Intravenous literature: Ye, X., Rupnow, M., Bastide, P., Lafuma, L., Ovington, L. and Jarvis, W.R. (2011) Economic impact of use of chlorhexidine-impregnated sponge dressing for prevention of central line-associated infections in the United States. American Journal of Infection Control. 39(8), p.647-654.
Background – The economic impact of adding chlorhexidine gluconate (CHG)-impregnated sponge dressing to standard care (ie, chg-impregnated sponge dressing + skin preparation and transparent film dressing vs skin preparation and transparent film dressing) for the prevention of central-line infections was evaluated.
Methods – Clinical and economic data were obtained from peer-reviewed published studies to populate the decision model.

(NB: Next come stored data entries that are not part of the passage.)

===== src/rtl/cpu_bus_ctrl.sv =====
// cpu_bus_ctrl: CPU-side address decode, read-return/open-bus steering and sprite DMA.
// One CPU cycle per clock; every slave returns read data one cycle after its address.
module cpu_bus_ctrl #(
   parameter int          RAM_ADDR_BITS = 11,
   parameter int          DMA_LEN       = 256,
   parameter logic [15:0] DMA_REG       = 16'h4014,
   parameter logic [2:0]  DMA_DST_REG   = 3'd4
) (
   input  logic                     clk,
   input  logic                     reset,
   input  logic [15:0]              cpu_ab,
   input  logic [7:0]               cpu_do,
   input  logic                     cpu_we,
   output logic [7:0]               cpu_di,
   output logic                     cpu_rdy,
   output logic [RAM_ADDR_BITS-1:0] ram_addr,
   output logic                     ram_we,
   output logic [7:0]               ram_wdata,
   input  logic [7:0]               ram_rdata,
   output logic [2:0]               ppu_reg,
   output logic                     ppu_we,
   output logic                     ppu_re,
   output logic [7:0]               ppu_wdata,
   input  logic [7:0]               ppu_rdata,
   output logic [4:0]               io_addr,
   output logic                     io_we,
   output logic                     io_re,
   output logic [7:0]               io_wdata,
   input  logic [7:0]               io_rdata,
   output logic [14:0]              prg_addr,
   output logic                     prg_we,
   output logic [7:0]               prg_wdata,
   input  logic [7:0]               prg_rdata,
   output logic                     dma_busy
);
   typedef enum logic [2:0] {ST_IDLE, ST_HALT, ST_ALIGN, ST_READ, ST_WRITE} dma_state_t;
   typedef enum logic [2:0] {SEL_NONE, SEL_RAM, SEL_PPU, SEL_IO, SEL_PRG} sel_t;

   localparam logic [7:0] IDX_LAST = 8'(DMA_LEN - 1);

   dma_state_t  state_r, state_nxt_s;
   sel_t        sel_r, sel_s;
   logic [7:0]  page_r, idx_r, ob_r, cpu_di_s;
   logic        parity_r;
   logic [15:0] m_addr_s;
   logic        m_rd_s, m_wr_s, dma_trig_s;

   // The DMA trigger register reads as open bus wherever it sits in the map.
   function automatic sel_t decode(input logic [15:0] a);
      sel_t s;
      if (a == DMA_REG)               s = SEL_NONE;
      else if (a[15:13] == 3'b000)    s = SEL_RAM;
      else if (a[15:13] == 3'b001)    s = SEL_PPU;
      else if (a[15:5] == 11'h200)    s = SEL_IO;
      else if (a[15] == 1'b1)         s = SEL_PRG;
      else                            s = SEL_NONE;
      return s;
   endfunction

   // Bus master selection: CPU in IDLE, DMA engine in READ, nobody otherwise.
   always_comb begin
      m_addr_s = cpu_ab;
      m_rd_s   = 1'b0;
      m_wr_s   = 1'b0;
      if (!reset && state_r == ST_IDLE) begin
         m_rd_s = !cpu_we;
         m_wr_s = cpu_we;
      end else if (!reset && state_r == ST_READ) begin
         m_addr_s = {page_r, idx_r};
         m_rd_s   = 1'b1;
      end else begin
         m_rd_s = 1'b0;
         m_wr_s = 1'b0;
      end
   end

   assign sel_s      = (m_rd_s || m_wr_s) ? decode(m_addr_s) : SEL_NONE;
   assign dma_trig_s = !reset && (state_r == ST_IDLE) && cpu_we && (cpu_ab == DMA_REG);

   // Read-return mux; unselected cycles replay the open-bus latch.
   always_comb begin
      case (sel_r)
         SEL_RAM: cpu_di_s = ram_rdata;
         SEL_PPU: cpu_di_s = ppu_rdata;
         SEL_IO:  cpu_di_s = io_rdata;
         SEL_PRG: cpu_di_s = prg_rdata;
         default: cpu_di_s = ob_r;
      endcase
   end

   assign cpu_di    = cpu_di_s;
   assign cpu_rdy   = (state_r == ST_IDLE);
   assign dma_busy  = (state_r != ST_IDLE);

   assign ram_addr  = m_addr_s[RAM_ADDR_BITS-1:0];
   assign ram_we    = m_wr_s && (sel_s == SEL_RAM);
   assign ram_wdata = cpu_do;

   assign ppu_reg   = (state_r == ST_WRITE) ? DMA_DST_REG : m_addr_s[2:0];
   assign ppu_we    = (m_wr_s && (sel_s == SEL_PPU)) || (state_r == ST_WRITE);
   assign ppu_re    = m_rd_s && (sel_s == SEL_PPU);
   assign ppu_wdata = (state_r == ST_WRITE) ? cpu_di_s : cpu_do;

   assign io_addr   = m_addr_s[4:0];
   assign io_we     = m_wr_s && (sel_s == SEL_IO);
   assign io_re     = m_rd_s && (sel_s == SEL_IO);
   assign io_wdata  = cpu_do;

   assign prg_addr  = m_addr_s[14:0];
   assign prg_we    = m_wr_s && (sel_s == SEL_PRG);
   assign prg_wdata = cpu_do;

   // DMA next-state logic; ALIGN pads the transfer onto the right CPU cycle parity.
   always_comb begin
      state_nxt_s = state_r;
      case (state_r)
         ST_IDLE:  if (dma_trig_s) state_nxt_s = ST_HALT; else state_nxt_s = ST_IDLE;
         ST_HALT:  if (parity_r) state_nxt_s = ST_ALIGN; else state_nxt_s = ST_READ;
         ST_ALIGN: state_nxt_s = ST_READ;
         ST_READ:  state_nxt_s = ST_WRITE;
         ST_WRITE: if (idx_r == IDX_LAST) state_nxt_s = ST_IDLE; else state_nxt_s = ST_READ;
         default:  state_nxt_s = ST_IDLE;
      endcase
   end

   // State, registered select, open-bus latch, parity toggle and DMA counters.
   always_ff @(posedge clk or posedge reset) begin
      if (reset) begin
         state_r  <= ST_IDLE;
         sel_r    <= SEL_NONE;
         ob_r     <= 8'h00;
         parity_r <= 1'b0;
         page_r   <= 8'h00;
         idx_r    <= 8'h00;
      end else begin
         state_r  <= state_nxt_s;
         sel_r    <= sel_s;
         ob_r     <= cpu_di_s;
         parity_r <= ~parity_r;
         if (dma_trig_s) begin
            page_r <= cpu_do;
            idx_r  <= 8'h00;
         end else if (state_r == ST_WRITE) begin
            idx_r  <= (idx_r == IDX_LAST) ? 8'h00 : idx_r + 8'h01;
         end else begin
            idx_r  <= idx_r;
         end
      end
   end
endmodule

The efficacy of reducing catheter-related bloodstream infection (CR-BSI) incidence with CHG-impregnated sponge dressing came from 2 recent randomized controlled trials. One-way and two-way sensitivity analyses were performed on key clinical and economic parameters.
Results – Based on model calculations, a hypothetical 400-bed hospital inserting 3,078 central venous catheters (CVCs) per year is expected to avoid an average of 35 CR-BSIs, 145 local infections, and 281 intensive care unit days annually with the systematic use of CHG-impregnated sponge dressing. Potential hospital net cost savings (mainly because of reduced CR-BSIs with use of the dressing) would be $895,000 annually. Results were robust across a range of values in sensitivity analyses.
Conclusion – CHG-impregnated sponge dressing is a cost-effective CR-BSI prevention treatment option for patients requiring CVCs. The importance of these results should be considered in the context of federal government and insurance company policies that no longer permit enhanced reimbursement for CR-BSI.